Having a 4,000+ sqft house has it’s upsides, but at some point all that upkeep can start to get old. Many people decided to downsize at some point in there life, but there are many challenges that come with a smaller home. Finding space for all of your stuff can be the biggest barrier. A family in California got creative when it came to making space in their new downsize.
The 1940s cottage offered many pluses. Located about 300 feet from Newport Bay, the house featured a private courtyard and a living room with a charming, vaulted wood ceiling. On the minus side, it was a one-story, nondescript stucco house that totaled just 1,225 square feet; their old house held 3,800.
They also wanted to maximize storage and views of the bay—all without destroying the vintage cottage’s character.
Given the home’s narrow, 45-by-97-foot lot, the only way to provide more space and maintain the views of the bay was to build a second-floor addition. The back, street-facing side of the house, where the garage is located, remained unchanged. But everything between it and the kitchen—the dining room, three bedrooms, a bath and a half—came down.
Even though the new spaces added 775 square feet, the house was still compact enough to -require some innovative thinking. One of the most unusual aspects of the revised layout was that it eliminated nearly all interior hallways, using rooms as traffic corridors instead. When entering the house from the garage, for example, the traffic flow leads you through the mudroom/laundry and the guest bedroom before you reach the living room. Leaving out hallways was essential to saving space in the house. Similarly, the only door from the side yard into the house opens directly into the first-floor bathroom, making it a convenient stop for cleaning off sandy feet. And instead of creating a hallway to accommodate the added stairway, stairs were placed at one end of the new dining room, reasoning that the open space above the stairs would add a sense of airiness in the modest dining space.
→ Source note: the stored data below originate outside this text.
### src/rtl/ext_unit.sv
// Immediate extender for the MIPS datapath: 16-bit immediate to 32-bit operand,
// selected by EOp, registered with a one-cycle latency and a valid flag.
module ext_unit #(
    parameter int unsigned IMM_W = 16,
    parameter int unsigned OUT_W = 32
) (
    input  logic                 clk,
    input  logic                 reset,
    input  logic [IMM_W-1:0]     imm,
    input  logic [1:0]           EOp,
    input  logic                 in_valid,
    output logic [OUT_W-1:0]     ext,
    output logic                 out_valid
);

    localparam int unsigned HI_W  = OUT_W - IMM_W;
    localparam int unsigned BR_SH = 2;
    localparam int unsigned BR_W  = OUT_W - IMM_W - BR_SH;

    typedef enum logic [1:0] {
        EOP_SEXT = 2'b00,
        EOP_ZEXT = 2'b01,
        EOP_LUI  = 2'b10,
        EOP_BOFF = 2'b11
    } eop_e;

    logic [OUT_W-1:0] ext_c;
    logic             sign_c;

    // Combinational extension core
    always_comb begin
        ext_c  = '0;
        sign_c = imm[IMM_W-1];
        unique case (eop_e'(EOp))
            EOP_SEXT: ext_c = {{HI_W{sign_c}}, imm};
            EOP_ZEXT: ext_c = {{HI_W{1'b0}}, imm};
            EOP_LUI:  ext_c = {imm, {HI_W{1'b0}}};
            EOP_BOFF: ext_c = {{BR_W{sign_c}}, imm, {BR_SH{1'b0}}};
            default:  ext_c = '0;
        endcase
    end

    // Output register; ext holds its value across idle cycles
    always_ff @(posedge clk) begin
        if (reset) begin
            ext       <= '0;
            out_valid <= 1'b0;
        end else begin
            out_valid <= in_valid;
            if (in_valid) begin
                ext <= ext_c;
            end
        end
    end

endmodule

### config.mk
export PLATFORM = sky130hd
export DESIGN_NAME = ext_unit
export DESIGN_NICKNAME = d
export VERILOG_FILES = /design/src/rtl/ext_unit.sv
export SDC_FILE = /design/constraint.sdc
export NUM_CORES = 1
export LEC_CHECK = 0
export BUFFER_PORTS_ARGS = -buffer_cell sky130_fd_sc_hd__buf_2
export CAP_MARGIN = 15
export CELL_PAD_IN_SITES_DETAIL_PLACEMENT = 0
export CELL_PAD_IN_SITES_GLOBAL_PLACEMENT = 2
export CORE_ASPECT_RATIO = 0.75
export CORE_MARGIN = 10
export CORE_UTILIZATION = 27
export CTS_BUF_LIST = sky130_fd_sc_hd__clkbuf_2
export DETAILED_ROUTE_END_ITERATION = 8
export PLACE_DENSITY_LB_ADDON = 0.1
export SLEW_MARGIN = 10
export SYNTH_ARGS = -nofsm -noshare
export SYNTH_HDL_FRONTEND = slang
export SYNTH_SLANG_ARGS = --single-unit
### constraint.sdc
create_clock -name clk -period 1.4 [get_ports clk]
set_clock_uncertainty 0.2 [all_clocks]
set_input_delay 0.14 -clock clk [delete_from_list [all_inputs] [get_ports clk]]
set_output_delay 0.14 -clock clk [all_outputs]
set_load 0.05 [all_outputs]
Word-level counts from Yosys, hierarchy flattened
Index checks and enable logic that the tools add are counted.
{"block": "word_totals", "n_memories": 0, "elab_cells": 7, "mem_bits_ro": 0, "out_inout_bits": 33, "regBits": 33, "latch_bits": 0, "ram_bits": 0}
{"block": "op_classes", "n_div": 0, "reduce_logical": 1, "bitwise_logic": 0, "n_eq_ne": 3, "n_addsub": 0, "muxes": 1, "n_mul": 0, "shifts": 0, "n_lt_le_gt_ge": 0}
{"cell": "$pmux W32 S4", "n": 1}
{"cell": "$eq A2 B2 Y1 const B", "n": 2}
{"cell": "$eq A2 B1 Y1 const B", "n": 1}
{"cell": "$logic_not A2 Y1", "n": 1}

Longest topological paths before layout
Gate-level depths: netlist of run 1.
{"block": "logic_depth", "word_depth": 2, "depth_mapped": 5, "mapped_depth_nobuf": 3}

Worst setup path before layout of run 1
Ideal clock, no wire load.
{"block": "synth_timing", "path_kind": "register -> register", "from": "reg ext[4] (netlist name)", "to": "reg ext[4]", "arrival_ps": 937, "setup_time_ps": 74, "path_stages_with_launch": 4, "slack_ps": 189, "n_path_buf": 0, "synth_period_minus_slack_ps": 1211, "cell_sequence": "dfxtp_1 nor2b_1 a21oi_1 o21ai_0"}
{"item": "to (signal assigned)", "line": "51", "source": "ext <= ext_c;"}
{"item": "to (decl)", "line": "12", "source": "output logic [OUT_W-1:0] ext,"}

Worst setup path in the final report of run 1
{"block": "layout_timing", "from": "in EOp[1]", "to": "reg ext[16]"}
{"block": "layout_between", "elab_chain_cells": 2, "word_cells_on_any_way": 5}
{"item": "from (decl)", "line": "10", "source": "input logic [1:0] EOp,"}
{"item": "$eq A2 B2 Y1, or another cell as far along", "line": "34", "source": "unique case (eop_e'(EOp))"}
{"item": "$pmux W32 S4 *", "line": "34"}
Mark *: on every way between the ends. The rest lies on a longest branch, timed or not.
A chain may end at the register's enable or synchronous reset.

==> results of run 1 <==
## per-layer routing
metal / share of wire / vias up / track usage
li1: - / 699 / -
met1: 0.46 / 650 / 0.1401
met2: 0.47 / 35 / 0.1822
met3: 0.065 / 6 / 0.04279
met4: 0.012 / 0 / 0.03933
met5: 0 / - / 0
## stage by stage
stage          instance area (um2)  hold WS, ns
2_1_floorplan                 1358      0.01161
3_3_place_gp                  1667       0.1793
3_5_place_dp                  1667       0.1974
4_1_cts                       1891      0.01325
5_1_grt                       1934      0.04750
6_report                      1934      0.05020
## layout by cell type, fill, tap and decap left out, drive strengths merged, types with 13 or more instances in the layout
master,synthesis,final
o21ai,13,13
nor2b,17,17
buf,8,45
dlygate4sd3,0,19
a211oi,14,14
dfxtp,33,33
nor2,18,18
clkbuf,4,19
a21oi,16,16
nand2,28,28
## cells by family (layout without fill, tap and decap cells)
group,Yosys count,after routing
flops,33,33
xor+xnor,1,1
simple gates,71,71
compound gates,47,47
buf+inv,12,84
## critical path, stage by stage
cell	delay, ns
buf_2	0.14
dlygate4sd3_1	0.60
nand2b_1	0.18
a21o_1	0.18
a311oi_2	0.22
## what timing repair did
action / 4_1_cts / 5_1_grt
endpoints found under the setup margin: 0 / 16
buffers inserted: 0 / 0
resized for setup: 0 / 18
hold buffers: 19 / 0
hold endpoints to repair: 32 / 0
## report_power, final
part / switching [W] / internal [W] / total, W
combinational: 0.000374 / 0.000178 / 0.000552
clock: 0.000305 / 0.000117 / 0.000421
sequential: 0.0000286 / 0.00100 / 0.00103
total: 0.000708 / 0.00129 / 0.00200
## registers in the layout, summed over array words and instances, names as in the netlist
signal,flops
ext,32
out_valid,1
## final timing paths
kind	from	to	slack, ns
max	EOp[1]	ext[16]	0.04
min	EOp[1]	ext[31]	0.05
max reg2reg	ext[6]	ext[6]	0.40
min reg2reg	ext[31]	ext[31]	0.28
## area by class of cell
cell class	count	share of cell area
Sequential cell	33	0.3415
Multi-Input combinational cell	119	0.3279
Clock buffer	6	0.01552
Clock inverter	1	0.001940
Tap cell	60	0.03881
Timing Repair Buffer	77	0.2743
==> flow_metrics.env, run 1 <==
export IMPL_irDropWorstVdd_mv=0.4406
export IMPL_rsz0062_at_grt="no"
export IMPL_start_util=0.2786
export IMPL_yosys_area_top_type="dfxtp_1"
export IMPL_synth_top_family_by_area="simple AND/OR/NAND/NOR gates"
export IMPL_die_h_um=81.41
export IMPL_synth_edf_count=0
export IMPL_core_area_mm2=0.004872
export IMPL_yosys_area_top_type_share=0.4866
export IMPL_synth_async_reset_ratio=0
export IMPL_grt_ovfl_total=0
export IMPL_synth_xor_area_share=0.006452
export IMPL_synthMuxAreaShare=0
export IMPL_cts_sink_count=33
export IMPL_cts_max_level=2
export IMPL_synth_fa_ha_area_frac=0
export IMPL_seqCellArea_um2=660.6
export IMPL_synthToLayoutAreaGrowth_pct=42.49
export IMPL_required_ns=1.49
export IMPL_antenna_left=0
export IMPL_p_leak_nw=0.8283
export IMPL_portBuffers=53
export IMPL_cellPowerDensity_mw_per_mm2=1035
export IMPL_firstDrtPassIters=4
export IMPL_track_usage=0.1143
export IMPL_routedWlPerCell_um=15.35
export IMPL_hold_viol_final=0
export IMPL_path_max_fanout=7
export IMPL_stdcell_count=296
export IMPL_cts_reportedPaths_clkPinSlew_ns=0.16
export IMPL_dieArea_mm2=0.008294
export IMPL_gp_congestion=0.7363
export IMPL_synthTopCellsByCount="33 x dfxtp_1, 28 x nand2_1, 18 x nor2_1"
export IMPL_ys_seq_area_frac=0.4866
export IMPL_critPathCaptureType="flop"
export IMPL_worstPathArrival_ns=1.45
export IMPL_grt_pass1_vias=1491
export IMPL_routed_via_density=4.696
export IMPL_multi_input_area_um2=634.4
export IMPL_slew_viol_final=0
export IMPL_die_w_um=101.9
export IMPL_antennaDiodeCount=0
export IMPL_clock_fmax_mhz=733.0
export IMPL_io_pins=54
export IMPL_worstHoldPathCells=4
export IMPL_worstMarginPinSlew_ns=0.6520
export IMPL_ys_ff_latch=33
export IMPL_route_detailed_drc=0
export IMPL_final_util=0.3970
export IMPL_fin_crit_sh=0.9744
export IMPL_cts_tree="built"
export IMPL_critPathLaunchType="input port"
export IMPL_cts_buffers_inserted=5
export IMPL_fin_tns_setup_ns=0
export IMPL_synth_nets=185
export IMPL_fin_ws_ns=0.03579
export IMPL_vias=1390
export IMPL_ys_flop_type="dfxtp_1"
export IMPL_grt_max_degree=34
export IMPL_drive_above_1_share=0.2839
export IMPL_drt_wl_total_um=4545
export IMPL_final_setup_viol_count=0
export IMPL_antenna_found_initial=0
export IMPL_status="completed"
export IMPL_place_inst=270
export IMPL_worstRegToRegCells=3
export IMPL_pre_cts_ws_ns=-0.08215
export IMPL_path_class="in -> reg"
export IMPL_finalPower_w=0.002002
export IMPL_synth_compound_area_frac=0.2111
export IMPL_fin_nets=257
export IMPL_drv_cap=0
export IMPL_grt_first_pass_wirelength_um=7458
export IMPL_postSynthAreaPerCell_um2=8.278
export IMPL_syn_area_mm2=0.001358
export IMPL_num_fill_cells=526
export IMPL_hold_path_class="in -> reg"
export IMPL_finalCriticalPeriod_ns=1.364
export IMPL_clock_path_buffers=2
export IMPL_synth_cell_types=21
export IMPL_rows=22
export IMPL_drt_initial_drc_count=68
export IMPL_worstSkewPairLatency_ns=0.34
export IMPL_maxSlewHeadroom=0.5634
export IMPL_root_buffer="clkbuf_2"
export IMPL_synth_most_common_cell="dfxtp_1"
export IMPL_dpl_hpwl_um=3302
export IMPL_syn_inst=164
export IMPL_synth_area_leaders="dfxtp_1 49%, a211oi_1 7.7%, nand2_1 7.7%"
export IMPL_yosys_area_share_simple=0.2452
export IMPL_synth_warning_count=0
(Power assumes the default switching activity.)
==> run 2, diff against run 1 <==
Settings changed: PLACE_DENSITY set to 0.85, PLACE_DENSITY_LB_ADDON 0.1 to not set.
==> flow_metrics.env, run 2 (synthesized netlist as in run 1, its figures left out) <==
export IMPL_critPathLaunchType="input port"
export IMPL_p_sw_w=0.0007198
export IMPL_dieArea_mm2=0.008294
export IMPL_track_usage=0.1087
export IMPL_cts_max_level=2
export IMPL_worstMarginPinSlew_ns=0.6225
export IMPL_power_frac_clock=0.213
export IMPL_max_stage_delay_ns=0.62
export IMPL_internal_power_w=0.001315
export IMPL_cts_sink_count=33
export IMPL_p_leak_nw=0.8336
export IMPL_path_max_fanout=6
export IMPL_cellPowerDensity_mw_per_mm2=1020
export IMPL_final_common_cell="dfxtp_1"
export IMPL_drv_cap=0
export IMPL_io_pins=54
export IMPL_worstPathArrival_ns=1.46
export IMPL_firstDrtPassIters=4
export IMPL_hold_path_class="in -> reg"
export IMPL_path_class="in -> reg"
export IMPL_synthToLayoutAreaGrowth_pct=47.00
export IMPL_portBuffers=53
export IMPL_routed_via_density=4.537
export IMPL_root_buffer="clkbuf_2"
export IMPL_reg_top3="ext (32), out_valid (1)"
export IMPL_final_util=0.4096
export IMPL_final_cell_mix="33 x dfxtp_1, 28 x nand2_1, 24 x buf_2, 23 x clkbuf_4, 19 x dlygate4sd3_1"
export IMPL_status="completed"
export IMPL_die_w_um=101.9
export IMPL_grt_first_pass_wirelength_um=6941
export IMPL_slew_viol_final=0
export IMPL_clock_fmax_mhz=735.4
export IMPL_startpoint="EOp[1]"
export IMPL_finalPower_w=0.002035
export IMPL_vias=1343
export IMPL_fin_tns_setup_ns=0
export IMPL_pwr_share_comb=0.281
export IMPL_grt_ovfl_total=0
export IMPL_ff2ff_setup_slack_ns=0.41
export IMPL_top_register="ext"
export IMPL_cts_reportedPaths_clkPinSlew_ns=0.18
export IMPL_cts_setup_buffers=0
export IMPL_fin_ws_ns=0.04017
export IMPL_gp_congestion=0.7705
export IMPL_cp_top_family="buffers and inverters"
export IMPL_core_area_mm2=0.004872
export IMPL_cts_buffers_inserted=5
export IMPL_timing_rr_start="ext[3]"
export IMPL_hold_path_startpoint="in_valid"
export IMPL_antenna_found_initial=0
export IMPL_pre_cts_ws_ns=-0.07518
export IMPL_rows=22
export IMPL_holdWs_ns=0.02563
export IMPL_worstPathCellList="buf_2 -> dlygate4sd3_1 -> nand2b_1 -> a21o_1 -> a311oi_1"
export IMPL_routedWlPerCell_um=15.11
export IMPL_clock_path_buffers=2
export IMPL_cp_num_buf_inv=2
export IMPL_worst_path_max_delay_cell="dlygate4sd3_1"
export IMPL_worstRegToRegCells=3
export IMPL_worstSkewPairLatency_ns=0.36
export IMPL_dpl_hpwl_um=3111
export IMPL_switching_share=0.3538
export IMPL_start_util=0.2786
export IMPL_drive_above_1_share=0.2797
export IMPL_irDropWorstVdd_mv=0.4094
export IMPL_grt_pass1_vias=1318
export IMPL_num_fill_cells=514
export IMPL_antenna_left=0
export IMPL_die_h_um=81.41
export IMPL_critPathCaptureType="flop"
export IMPL_required_ns=1.50
export IMPL_hold_viol_final=0
export IMPL_cp_depth=5
export IMPL_seq_power_share=0.506
export IMPL_drt_wl_total_um=4474
export IMPL_finalCriticalPeriod_ns=1.360
export IMPL_cts_tree="built"
export IMPL_largest_reg_flops=32
export IMPL_worstHoldPathCells=4
export IMPL_rsz0062_at_grt="no"
export IMPL_maxSlewHeadroom=0.5826
export IMPL_fin_crit_sh=0.9713
export IMPL_route_detailed_drc=0
export IMPL_grt_max_degree=34
export IMPL_final_setup_viol_count=0
export IMPL_antennaDiodeCount=0
export IMPL_fin_nets=257
export IMPL_drt_initial_drc_count=69
run 2: cell types whose count changed in the layout (fill, tap and decap cells not counted):
cell      before  now
a311oi_2       1    0
buf_2         38   24
buf_6          0    2
clkbuf_4      13   23
a311oi_1       1    2
buf_12         0    2
run 2: routing by layer:
| metal | wire length, um | global-route usage |
|---|---|---|
| met2 | 1943 | 0.1623 |
| met1 | 2162 | 0.1362 |
| met4 | 65 | 0.04635 |
| met3 | 302 | 0.04446 |
| met5 | 0 | 0 |
run 2: cell type report:
class / count / area (um2) / share of cell area
multi-input combinational: 119 / 628.1 / 0.3147
sequential: 33 / 660.6 / 0.3310
clock inverter: 1 / 3.754 / 0.001881
tap: 60 / 75.07 / 0.03762
timing repair buffer: 77 / 598.1 / 0.2997
clock buffer: 6 / 30.03 / 0.01505
run 2: final timing paths:
kind              endpoint
setup / recovery   ext[16]
setup reg to reg    ext[3]
hold reg to reg    ext[31]
hold / removal     ext[22]
run 2: worst min-delay path, delay by kind of cell:
kind	cells	cell delay, ns
AO/OA/AOI/OAI	1	0.05
buffers and inverters	2	0.29
AND/OR/NAND/NOR	1	0.10
run 2: through the flow:
stage,cell area (um2),instances
finish,1996,296
global route,1996,296
CTS,1916,296
detailed placement,1692,270
global placement,1692,270
floorplan,1358,164
run 2: power by group through the flow:
| stage | clock (W) | combinational, W | sequential, W |
|---|---|---|---|
| CTS | 0.000453 | 0.000551 | 0.00103 |
| finish | 0.000433 | 0.000572 | 0.00103 |
| global placement | 0 | 0.000506 | 0.00105 |
| floorplan | 0 | 0.000143 | 0.00126 |
| global route | 0.000512 | 0.000612 | 0.00104 |
| detailed placement | 0 | 0.000509 | 0.00105 |
run 2: timing repair:
item	CTS	global route
hold endpoints to repair	32	0
hold buffers	19	0
endpoints found under the setup margin	0	29
gates resized for setup	0	37
==> run 3, diff against run 2 <==
Settings changed: BUFFER_PORTS_ARGS -buffer_cell sky130_fd_sc_hd__buf_2 to -buffer_cell sky130_fd_sc_hd__clkbuf_2, GPL_TIMING_DRIVEN set to 0.
==> flow_metrics.env, run 3 (synthesized netlist as in run 1, its figures left out) <==
export IMPL_slew_viol_final=0
export IMPL_fin_crit_sh=0.9723
export IMPL_drt_met1_wl_um=2346
export IMPL_rsz0062_at_grt="no"
export IMPL_final_util=0.4083
export IMPL_antennaDiodeCount=0
export IMPL_portBuffers=52
export IMPL_ff2ff_setup_slack_ns=0.42
export IMPL_fin_tns_setup_ns=0
export IMPL_cp_num_buf_inv=1
export IMPL_drt_initial_drc_count=56
export IMPL_cts_tree="built"
export IMPL_clock_path_buffers=2
export IMPL_cts_buffers_inserted=5
export IMPL_path_max_fanout=2
export IMPL_fin_nets=265
export IMPL_die_w_um=101.9
export IMPL_grt_pass1_vias=1432
export IMPL_pre_cts_ws_ns=-0.08525
export IMPL_multi_input_area_um2=628.1
export IMPL_core_area_mm2=0.004872
export IMPL_rows=22
export IMPL_required_ns=1.06
export IMPL_routedWlPerCell_um=15.07
export IMPL_largest_reg_flops=32
export IMPL_p_leak_nw=0.8551
export IMPL_route_detailed_drc=0
export IMPL_hold_viol_final=1
export IMPL_io_pins=54
export IMPL_firstDrtPassIters=4
export IMPL_grt_ovfl_total=0
export IMPL_finalPower_w=0.002039
export IMPL_final_setup_viol_count=0
export IMPL_final_cell_mix="33 x dfxtp_1, 30 x clkbuf_2, 28 x nand2_1, 21 x dlygate4sd3_1, 18 x nor2_1"
export IMPL_track_usage=0.1148
export IMPL_path_class="reg -> out"
export IMPL_cp_top_family="flip-flops"
export IMPL_top_layer="met4"
export IMPL_gp_congestion=0.7457
export IMPL_worstMarginPinSlew_ns=0.4904
export IMPL_num_fill_cells=515
export IMPL_worstSkewPairLatency_ns=0.37
export IMPL_route_met3_wl_um=338
export IMPL_antenna_left=0
export IMPL_cts_sink_count=33
export IMPL_critPathCaptureType="output pin"
export IMPL_fin_ws_ns=0.03883
export IMPL_drv_cap=0
export IMPL_cts_reportedPaths_clkPinSlew_ns=0.18
export IMPL_drt_wl_total_um=4580
export IMPL_wl_met2_um=1837
export IMPL_maxSlewHeadroom=0.6730
export IMPL_antenna_found_initial=0
export IMPL_cellPowerDensity_mw_per_mm2=1025
export IMPL_irDropWorstVdd_mv=0.4140
export IMPL_dieArea_mm2=0.008294
export IMPL_worstPathArrival_ns=1.02
export IMPL_finalCriticalPeriod_ns=1.361
export IMPL_cts_setup_buffers=0
export IMPL_final_common_cell="dfxtp_1"
export IMPL_root_buffer="clkbuf_2"
export IMPL_synthToLayoutAreaGrowth_pct=46.54
export IMPL_seqCellArea_um2=660.6
export IMPL_start_util=0.2786
export IMPL_clock_fmax_mhz=734.7
export IMPL_routed_via_density=4.523
export IMPL_dpl_hpwl_um=3393
export IMPL_cts_max_level=2
export IMPL_holdWs_ns=-0.03110
export IMPL_die_h_um=81.41
export IMPL_status="complete, but fails checks"
export IMPL_critPathLaunchType="flop"
export IMPL_drive_above_1_share=0.2828
export IMPL_violations="negative hold slack"
export IMPL_worst_path_max_delay_cell="dfxtp_1"
export IMPL_hold_path_class="in -> reg"
export IMPL_max_stage_delay_ns=0.36
export IMPL_vias=1375
export IMPL_grt_first_pass_wirelength_um=7355
export IMPL_reg_top3="ext (32), out_valid (1)"
export IMPL_grt_max_degree=11
export IMPL_top_register="ext"
export IMPL_worstPathCellList="clkbuf_2"
==> run 3: cell count changes in the layout (fill, tap and decap cells not counted) <==
cell and change:
buf_2 -13, clkbuf_4 -8, buf_4 +4, buf_6 -2
clkbuf_1 +3, buf_12 -2, clkbuf_2 +24, dlygate4sd3_1 +2
==> run 3: path summary, 6_finish.rpt <==
path | startpoint | endpoint | cells past startpoint
hold / removal | EOp[1] | ext[15] | 3
setup reg to reg | ext[4] | ext[4] | 3
setup / recovery | ext[5] | ext[5] | 1
hold reg to reg | ext[31] | ext[31] | 2
==> run 3: stage by stage <==
step / cell area, um2 / instances
2_1_floorplan: 1358 / 164
3_3_place_gp: 1693 / 276
3_5_place_dp: 1693 / 276
4_1_cts: 1937 / 303
5_1_grt: 1989 / 304
6_report: 1989 / 304
==> run 3: routing by layer <==
metal | vias to the layer above | track usage
met5 | - | 0
met4 | 0 | 0.03792
met3 | 7 | 0.04866
met2 | 35 | 0.1732
met1 | 615 | 0.1452
li1 | 718 | -
==> run 3: cell type report <==
class,count,area share
multi-input cells,119,0.3157
well taps,60,0.03774
clock inverters,1,0.001887
plain buffers,12,0.03459
repair buffers,73,0.2629
flip-flops and latches,33,0.3321
clock buffers,6,0.01509
==> run 3: power by group <==
group | leakage, nW | internal (W) | switching [W] | total (W)
combinational | 0.556 | 0.000191 | 0.000378 | 0.000569
clock | 0.0265 | 0.000116 | 0.000325 | 0.000441
sequential | 0.272 | 0.00100 | 0.0000285 | 0.00103
total | 0.855 | 0.00131 | 0.000731 | 0.00204
==> run 3: what timing repair did <==
item / 4_1_cts / 5_1_grt
hold buffers: 20 / 2
gates resized for setup: 4 / 48
endpoints found under the hold margin: 33 / 2
endpoints found under the setup margin: 4 / 29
Even the courtyard functions as a hallway, an option in southern California’s warm climate. Maybe not the best option if the weather isn’t accommodating but still a great idea.
Upstairs, the architect maximized interior spaces by cantilevering the second floor over the courtyard. The room was extended an extra foot in order to slip in some extra square footage. Enhancing the size of the master bedroom even more—and creating an interesting architectural feature on the bay-facing corner of the house the architect added a pulpit-looking window-seat projection. Because the small, windowed bumpout is located diagonally opposite the door to the bedroom, it makes the room seem bigger
This beloved antique hutch was incorporated into the master bath as a linen cupboard.
The clear glass shower enclosure allows for an open sight line straight to the outdoors, making the modest space feel bigger.
Storage Under the Stairs
Unconventional solutions and visual tricks aside, it is the built-ins that really make the cottage function in a big way. Under the stairs in the dining room, for example, carpenters created drawers for china and hanging rods for table linens.
Taller under-stair space, along with part of an old bedroom, was claimed to make a pantry for space-gobbling quantities of household staples and a safe.
Instead of putting the pantry door in the dining room, where it would interrupt the only wall free for furniture, the architect located it in the first-floor bath.
Mud Room/Laundry Room
Cabinets stretch to the ceiling in the mudroom, which doubles as a laundry room. An upper cabinet in the mudroom/laundry conceals a chute for dirty clothes that originates in the master bedroom closet.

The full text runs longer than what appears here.